Ponte las pilas Papá

 

Hoy en día nos encontramos a menudo con la controversia de querer educar a nuestros hijos sin el consecuente sacrificio y esfuerzo que ello conlleva. Pretendemos tener niños, que no hagan ruido, que no rompan cosas y que se sienten en un sofá sin molestar en exceso. Y una forma muy fácil de conseguirlo es: La tele, el móvil, la Play, la DS…

En Toyo Aventura creemos que esto es un error, que estamos cambiando la prioridad de las cosas y quitándole importancia a lo que realmente la tiene, que los niños tienen que salir a correr, a jugar, desarrollarse físicamente y tener una buena coordinación física (VER). Que la frase “Mens Sana in Corpore Sano” hay que tenerla en cuenta y que lo que no se trabaja de niño…difícil se puede hacer de mayor.
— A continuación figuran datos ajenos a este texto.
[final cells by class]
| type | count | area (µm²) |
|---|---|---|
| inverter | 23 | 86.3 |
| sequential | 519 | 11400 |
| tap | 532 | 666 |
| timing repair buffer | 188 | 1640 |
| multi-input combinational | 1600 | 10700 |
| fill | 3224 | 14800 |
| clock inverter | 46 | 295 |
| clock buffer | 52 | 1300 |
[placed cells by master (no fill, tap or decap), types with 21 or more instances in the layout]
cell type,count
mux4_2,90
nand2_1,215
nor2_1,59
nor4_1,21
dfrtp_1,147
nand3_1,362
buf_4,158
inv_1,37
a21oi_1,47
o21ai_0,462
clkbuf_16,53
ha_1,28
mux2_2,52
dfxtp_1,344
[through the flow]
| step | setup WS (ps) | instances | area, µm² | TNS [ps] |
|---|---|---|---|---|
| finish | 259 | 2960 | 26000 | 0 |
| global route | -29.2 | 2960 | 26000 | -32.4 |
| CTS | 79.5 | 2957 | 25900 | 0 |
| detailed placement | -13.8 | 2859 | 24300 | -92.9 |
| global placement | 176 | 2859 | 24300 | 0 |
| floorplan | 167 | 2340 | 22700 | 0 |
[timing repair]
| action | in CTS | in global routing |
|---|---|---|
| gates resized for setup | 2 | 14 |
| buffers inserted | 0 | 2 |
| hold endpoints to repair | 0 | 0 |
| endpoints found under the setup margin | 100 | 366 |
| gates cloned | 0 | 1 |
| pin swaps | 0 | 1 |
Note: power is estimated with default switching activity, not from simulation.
Lo que nosotros os recomendamos es que vosotros como papas (y sobre todos los papas, porque las mamas normalmente son las que están más tiempo con ellos y se encargan de llevarlos al parque, a las actividades extraescolares…) hagáis un esfuerzo para que tu hijo/a salga a jugar, que se relacione con otros niños, que vaya al parque, que escale, que se caiga y se levante. Hay que enseñarles a montar en bici, jugar con ellos al fútbol, enseñarles a patinar, a correr, a cuidarse, a bailar y a hacer ejercicio diariamente. En mi casa, mi padre nos enseñó todo lo referente al deporte y son los mejores recuerdos de la infancia: Cuando me enseñaba como colocar los brazos y las piernas al correr, cuando me corregía a caballo, cuando nos daba cursos de natación a todos los vecinos, cuando jugaba al béisbol en la plaza con nosotros, cuando hacíamos partidos de Hockey con patines, cuando hacíamos excursiones en bici, … Ese es el padre que cualquier niño quería, ese que pasa tiempo con ellos y les proporciona momentos de juego y disfrute.
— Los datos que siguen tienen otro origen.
`src/rtl/qws_pkg.sv`:
```
// Shared types and constants of the quote-aware word splitter.
// Holds the payload structs, the parser state enums and the byte codes.
// No dependencies.
package qws_pkg;

    // Width of a word counter; it holds WORD_LIMIT itself.
    localparam int CNT_W = 6;
    localparam logic [CNT_W-1:0] WORD_LIMIT = 6'd32;

    // Configuration register indexes.
    localparam logic CFG_SEPARATOR_SET = 1'b0;
    localparam logic CFG_MAX_WORDS     = 1'b1;

    // Byte codes.
    localparam logic [7:0] CH_SPACE  = 8'h20;
    localparam logic [7:0] CH_TAB    = 8'h09;
    localparam logic [7:0] CH_CR     = 8'h0D;
    localparam logic [7:0] CH_LF     = 8'h0A;
    localparam logic [7:0] CH_EQUALS = 8'h3D;
    localparam logic [7:0] CH_COMMA  = 8'h2C;
    localparam logic [7:0] CH_BSLASH = 8'h5C;
    localparam logic [7:0] CH_SQUOTE = 8'h27;
    localparam logic [7:0] CH_DQUOTE = 8'h22;

    typedef enum logic [1:0] {
        PH_LEAD,
        PH_WORD,
        PH_BETWEEN,
        PH_QPEND
    } phase_t;

    typedef enum logic [1:0] {
        Q_NONE,
        Q_SINGLE,
        Q_DOUBLE
    } quote_t;

    typedef struct packed {
        logic [7:0] byte_value;
        logic       last_byte;
    } item_t;

    typedef struct packed {
        logic             word_byte;
        logic [7:0]       byte_out;
        logic [4:0]       word_index;
        logic             word_closed;
        logic             done_res;
        logic [CNT_W-1:0] word_count;
        logic             limit_hit;
    } result_t;

    // A byte after classification by the front end.
    typedef struct packed {
        logic [7:0] byte_value;
        logic       last_byte;
        logic       is_sep;
        quote_t     quote;
        logic       is_escape;
    } cls_t;

    // Configuration as seen by the front and back ends.
    typedef struct packed {
        logic             separator_set;
        logic [CNT_W-1:0] word_limit;
    } cfg_t;

endpackage

```
`src/rtl/qws_front.sv`:
```
// Front end of the word splitter: accepts bytes, classifies them and
// holds them in a two-beat queue for the back end. Depends on qws_pkg.
module qws_front
    import qws_pkg::*;
(
    input  logic  clk,
    input  logic  rst_n,
    input  cfg_t  cfg,
    input  logic  push,
    output logic  full,
    input  item_t item,
    output logic  cls_valid,
    input  logic  cls_take,
    output cls_t  cls
);

    cls_t       mem_reg [2];
    logic [1:0] count_reg;
    logic [1:0] count_next;
    cls_t       cls_new;
    logic       wr;
    logic       rd;

    always_comb
    begin
        cls_new.byte_value = item.byte_value;
        cls_new.last_byte  = item.last_byte;
        cls_new.is_sep     = (item.byte_value == CH_SPACE) || (item.byte_value == CH_TAB)
                          || (item.byte_value == CH_CR) || (item.byte_value == CH_LF)
                          || (cfg.separator_set ? (item.byte_value == CH_COMMA)
                                                : (item.byte_value == CH_EQUALS));
        if (item.byte_value == CH_SQUOTE)
        begin
            cls_new.quote = Q_SINGLE;
        end
        else if (item.byte_value == CH_DQUOTE)
        begin
            cls_new.quote = Q_DOUBLE;
        end
        else
        begin
            cls_new.quote = Q_NONE;
        end
        cls_new.is_escape = (item.byte_value == CH_BSLASH);
    end

    assign full      = (count_reg == 2'd2);
    assign cls_valid = (count_reg != 2'd0);
    assign cls       = mem_reg[0];
    assign wr        = push && !full;
    assign rd        = cls_take && cls_valid;

    always_comb
    begin
        count_next = count_reg;
        if (wr && !rd)
        begin
            count_next = count_reg + 2'd1;
        end
        else if (rd && !wr)
        begin
            count_next = count_reg - 2'd1;
        end
    end

    always_ff @(posedge clk or negedge rst_n)
    begin
        if (!rst_n)
        begin
            count_reg <= 2'd0;
        end
        else
        begin
            count_reg <= count_next;
        end
    end

    // A read together with a write only happens with one beat held, so the
    // new beat goes straight to the head.
    always_ff @(posedge clk)
    begin
        if (rd)
        begin
            if (wr)
            begin
                mem_reg[0] <= cls_new;
            end
            else
            begin
                mem_reg[0] <= mem_reg[1];
            end
        end
        else if (wr)
        begin
            mem_reg[count_reg[0]] <= cls_new;
        end
    end

endmodule

```
`src/rtl/qws_back.sv`:
```
// Back end of the word splitter: runs the per-line parser state machine
// on classified bytes and queues results in a two-beat output queue.
// Depends on qws_pkg.
module qws_back
    import qws_pkg::*;
(
    input  logic    clk,
    input  logic    rst_n,
    input  cfg_t    cfg,
    input  logic    cls_valid,
    output logic    cls_take,
    input  cls_t    cls,
    output logic    empty,
    input  logic    pop,
    output result_t result
);

    phase_t           phase_reg;
    phase_t           phase_next;
    quote_t           quote_reg;
    quote_t           quote_next;
    logic             esc_reg;
    logic             esc_next;
    logic [CNT_W-1:0] words_reg;
    logic [CNT_W-1:0] words_next;
    logic             stop_reg;
    logic             stop_next;

    result_t          res_new;
    result_t          mem_reg [2];
    logic [1:0]       count_reg;
    logic [1:0]       count_next;
    logic             rd;
    logic             inword;
    logic [CNT_W-1:0] words_m1;

    assign cls_take = cls_valid && (count_reg != 2'd2);
    assign rd       = pop && !empty;
    assign empty    = (count_reg == 2'd0);
    assign result   = mem_reg[0];

    always_comb
    begin
        phase_next = phase_reg;
        quote_next = quote_reg;
        esc_next   = esc_reg;
        words_next = words_reg;
        stop_next  = stop_reg;
        inword     = 1'b0;
        res_new.word_byte   = 1'b0;
        res_new.word_closed = 1'b0;

        if (stop_reg)
        begin
            // Bytes after the word limit are dropped.
        end
        else if (esc_reg)
        begin
            esc_next          = 1'b0;
            res_new.word_byte = 1'b1;
        end
        else
        begin
            unique case (phase_reg) inside
                PH_LEAD, PH_BETWEEN:
                begin
                    if (!cls.is_sep)
                    begin
                        if (cls.quote != Q_NONE)
                        begin
                            quote_next = cls.quote;
                            phase_next = PH_QPEND;
                        end
                        else
                        begin
                            inword = 1'b1;
                        end
                    end
                end
                PH_WORD, PH_QPEND:
                begin
                    inword = 1'b1;
                end
                default:
                begin
                    inword = 1'b1;
                end
            endcase
        end

        // Opening a new word checks the word limit.
        if (inword && (phase_next != PH_WORD))
        begin
            if ((words_reg != '0) && (words_reg >= cfg.word_limit))
            begin
                stop_next = 1'b1;
                inword    = 1'b0;
            end
            else
            begin
                words_next = words_reg + CNT_W'(1);
                phase_next = PH_WORD;
            end
        end

        if (inword)
        begin
            if (cls.is_escape && !cls.last_byte)
            begin
                esc_next          = 1'b1;
                res_new.word_byte = 1'b1;
            end
            else if ((quote_next != Q_NONE) && (cls.quote == quote_next))
            begin
                quote_next          = Q_NONE;
                phase_next          = PH_BETWEEN;
                res_new.word_closed = 1'b1;
            end
            else if ((quote_next == Q_NONE) && cls.is_sep)
            begin
                phase_next          = PH_BETWEEN;
                res_new.word_closed = 1'b1;
            end
            else
            begin
                res_new.word_byte = 1'b1;
            end
        end

        // Line end closes an open word, or the empty first word.
        if (cls.last_byte && !stop_next)
        begin
            if (phase_next == PH_WORD)
            begin
                res_new.word_closed = 1'b1;
            end
            else if ((words_next == '0)
                     && ((phase_next == PH_LEAD) || (phase_next == PH_QPEND)))
            begin
                words_next          = {{(CNT_W-1){1'b0}}, 1'b1};
                res_new.word_closed = 1'b1;
            end
        end

        words_m1           = words_next - CNT_W'(1);
        res_new.byte_out   = cls.byte_value;
        res_new.word_index = (words_next == '0) ? 5'd0 : words_m1[4:0];
        res_new.done_res   = cls.last_byte;
        res_new.word_count = cls.last_byte ? words_next : '0;
        res_new.limit_hit  = stop_next;

        if (cls.last_byte)
        begin
            phase_next = PH_LEAD;
            quote_next = Q_NONE;
            esc_next   = 1'b0;
            words_next = '0;
            stop_next  = 1'b0;
        end
    end

    always_ff @(posedge clk or negedge rst_n)
    begin
        if (!rst_n)
        begin
            phase_reg <= PH_LEAD;
            quote_reg <= Q_NONE;
            esc_reg   <= 1'b0;
            words_reg <= '0;
            stop_reg  <= 1'b0;
        end
        else if (cls_take)
        begin
            phase_reg <= phase_next;
            quote_reg <= quote_next;
            esc_reg   <= esc_next;
            words_reg <= words_next;
            stop_reg  <= stop_next;
        end
    end

    always_comb
    begin
        count_next = count_reg;
        if (cls_take && !rd)
        begin
            count_next = count_reg + 2'd1;
        end
        else if (rd && !cls_take)
        begin
            count_next = count_reg - 2'd1;
        end
    end

    always_ff @(posedge clk or negedge rst_n)
    begin
        if (!rst_n)
        begin
            count_reg <= 2'd0;
        end
        else
        begin
            count_reg <= count_next;
        end
    end

    // A pop together with a new result only happens with one result held,
    // so the new result goes straight to the head.
    always_ff @(posedge clk)
    begin
        if (rd)
        begin
            if (cls_take)
            begin
                mem_reg[0] <= res_new;
            end
            else
            begin
                mem_reg[0] <= mem_reg[1];
            end
        end
        else if (cls_take)
        begin
            mem_reg[count_reg[0]] <= res_new;
        end
    end

endmodule

```
`src/rtl/quote_aware_word_splitter_top.sv`:
```
// Top level of the quote-aware word splitter: configuration registers and
// the front and back ends. Depends on qws_pkg, qws_front and qws_back.
//
// Usage. Text bytes enter as beats on a queue-like input: a beat is taken
// at a clock edge where push is high and full is low. Results leave the
// same way: while empty is low the oldest result sits on the result port,
// and it is taken at an edge where pop is high. Each byte beat yields
// exactly one result beat, in order.
// Configuration goes through cfg_valid/cfg_ready with cfg_index and
// cfg_data; cfg_ready is always high. Index 0 selects the separator set,
// index 1 the word limit. Write it only while no line bytes are in flight.
// A byte is registered in the front end's queue and its result in the back
// end's output queue, from whose head the result port is driven.
// Throughput is one byte per cycle while push stays high and the receiver
// keeps popping; the back end state machine updates once per byte, and the
// two-beat queues on both sides of it buffer a stall on either side.
// When the receiver stops popping, the output queue fills, then the inner
// queue, and then full rises; nothing is lost. Reset clears both queues,
// the parser state and the registers (comma off, limit 32).
module quote_aware_word_splitter_top
    import qws_pkg::*;
(
    input  logic             clk,
    input  logic             rst_n,
    input  logic             push,
    output logic             full,
    input  item_t            item,
    output logic             empty,
    input  logic             pop,
    output result_t          result,
    input  logic             cfg_valid,
    output logic             cfg_ready,
    input  logic             cfg_index,
    input  logic [CNT_W-1:0] cfg_data
);

    logic             separator_set_reg;
    logic [CNT_W-1:0] max_words_reg;
    cfg_t             cfg;
    logic             cls_valid;
    logic             cls_take;
    cls_t             cls;

    assign cfg_ready = 1'b1;

    always_ff @(posedge clk or negedge rst_n)
    begin
        if (!rst_n)
        begin
            separator_set_reg <= 1'b0;
            max_words_reg     <= WORD_LIMIT;
        end
        else if (cfg_valid && cfg_ready)
        begin
            unique case (cfg_index)
                CFG_SEPARATOR_SET:
                begin
                    separator_set_reg <= cfg_data[0];
                end
                CFG_MAX_WORDS:
                begin
                    max_words_reg <= cfg_data;
                end
                default:
                begin
                end
            endcase
        end
    end

    // The effective limit clamps a zero limit to one and caps it at WORD_LIMIT.
    always_comb
    begin
        cfg.separator_set = separator_set_reg;
        if (max_words_reg == '0)
        begin
            cfg.word_limit = {{(CNT_W-1){1'b0}}, 1'b1};
        end
        else if (max_words_reg > WORD_LIMIT)
        begin
            cfg.word_limit = WORD_LIMIT;
        end
        else
        begin
            cfg.word_limit = max_words_reg;
        end
    end

    qws_front u_front
    (
        .clk       (clk),
        .rst_n     (rst_n),
        .cfg       (cfg),
        .push      (push),
        .full      (full),
        .item      (item),
        .cls_valid (cls_valid),
        .cls_take  (cls_take),
        .cls       (cls)
    );

    qws_back u_back
    (
        .clk       (clk),
        .rst_n     (rst_n),
        .cfg       (cfg),
        .cls_valid (cls_valid),
        .cls_take  (cls_take),
        .cls       (cls),
        .empty     (empty),
        .pop       (pop),
        .result    (result)
    );

endmodule

```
Los niños igual que son esponjas a la hora de aprender, de hablar inglés, físicamente también son esponjas. Las células musculares tienen memoría y los niños/as aprenden con la misma facilidad los movimientos que los conocimientos. Aprovechemos esa facilidad para que se desarrollen, para educar personas felices, con posibilidades físicas, con ganas de divertirse y de JUGAR.

Esta etapa no dura para toda la vida, antes de que nos demos cuenta los niños/as habrán crecido y nuestra oportunidad habrá pasado. Aprovechar ahora hasta el último segundo juntos, aprovechar cada segundo para enseñarles y compartir, disfrutar y vivir cada momento.
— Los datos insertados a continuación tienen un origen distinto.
File: config.mk
export PLATFORM = sky130hd
export DESIGN_NAME = itf_minor
export DESIGN_NICKNAME = d
export VERILOG_FILES = /design/src/design/assert_macros.svh /design/src/design/itf_pkg.sv /design/src/design/itf_minor.sv
export SDC_FILE = /design/constraint.sdc
export NUM_CORES = 1
export LEC_CHECK = 0
export BUFFER_PORTS_ARGS = -buffer_cell sky130_fd_sc_hd__buf_2
export CORE_AREA = 10 10 263 265
export DETAILED_ROUTE_END_ITERATION = 7
export DIE_AREA = 0 0 273 275
export PLACE_DENSITY_LB_ADDON = 0.12
export SLEW_MARGIN = 20
export SYNTH_ARGS = -nofsm -noshare
export SYNTH_HDL_FRONTEND = slang
export SYNTH_SLANG_ARGS = --single-unit
export TNS_END_PERCENT = 50
File: constraint.sdc
create_clock -name clk -period 10.4 [get_ports clk]
set_input_delay 0.52 -clock clk [delete_from_list [all_inputs] [get_ports clk]]
set_output_delay 0.52 -clock clk [all_outputs]
set_load 0.01 [all_outputs]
Las nuevas tecnologías son necesarias, pero en su justa medida. Dado que eso les gusta, les llama la atención y las manejan mejor que nosotros mismos, limitarles el tiempo, dejar los juegos para los fines de semana o solo un rato al día.

No podemos olvidarnos de las buenas costumbres, los niños a jugar con los amigos, las comidas en familia (sin tele) y las relaciones personales en persona. Los padres somos un ejemplo a seguir, así que como tal, tenemos que enseñar a nuestros hijos que podemos vivir sin móvil, que hay cosas más importantes que contestar el washap y que cuidarse, hacer deporte y cuidar de nuestros amigos y familia es lo que nos da la felicidad.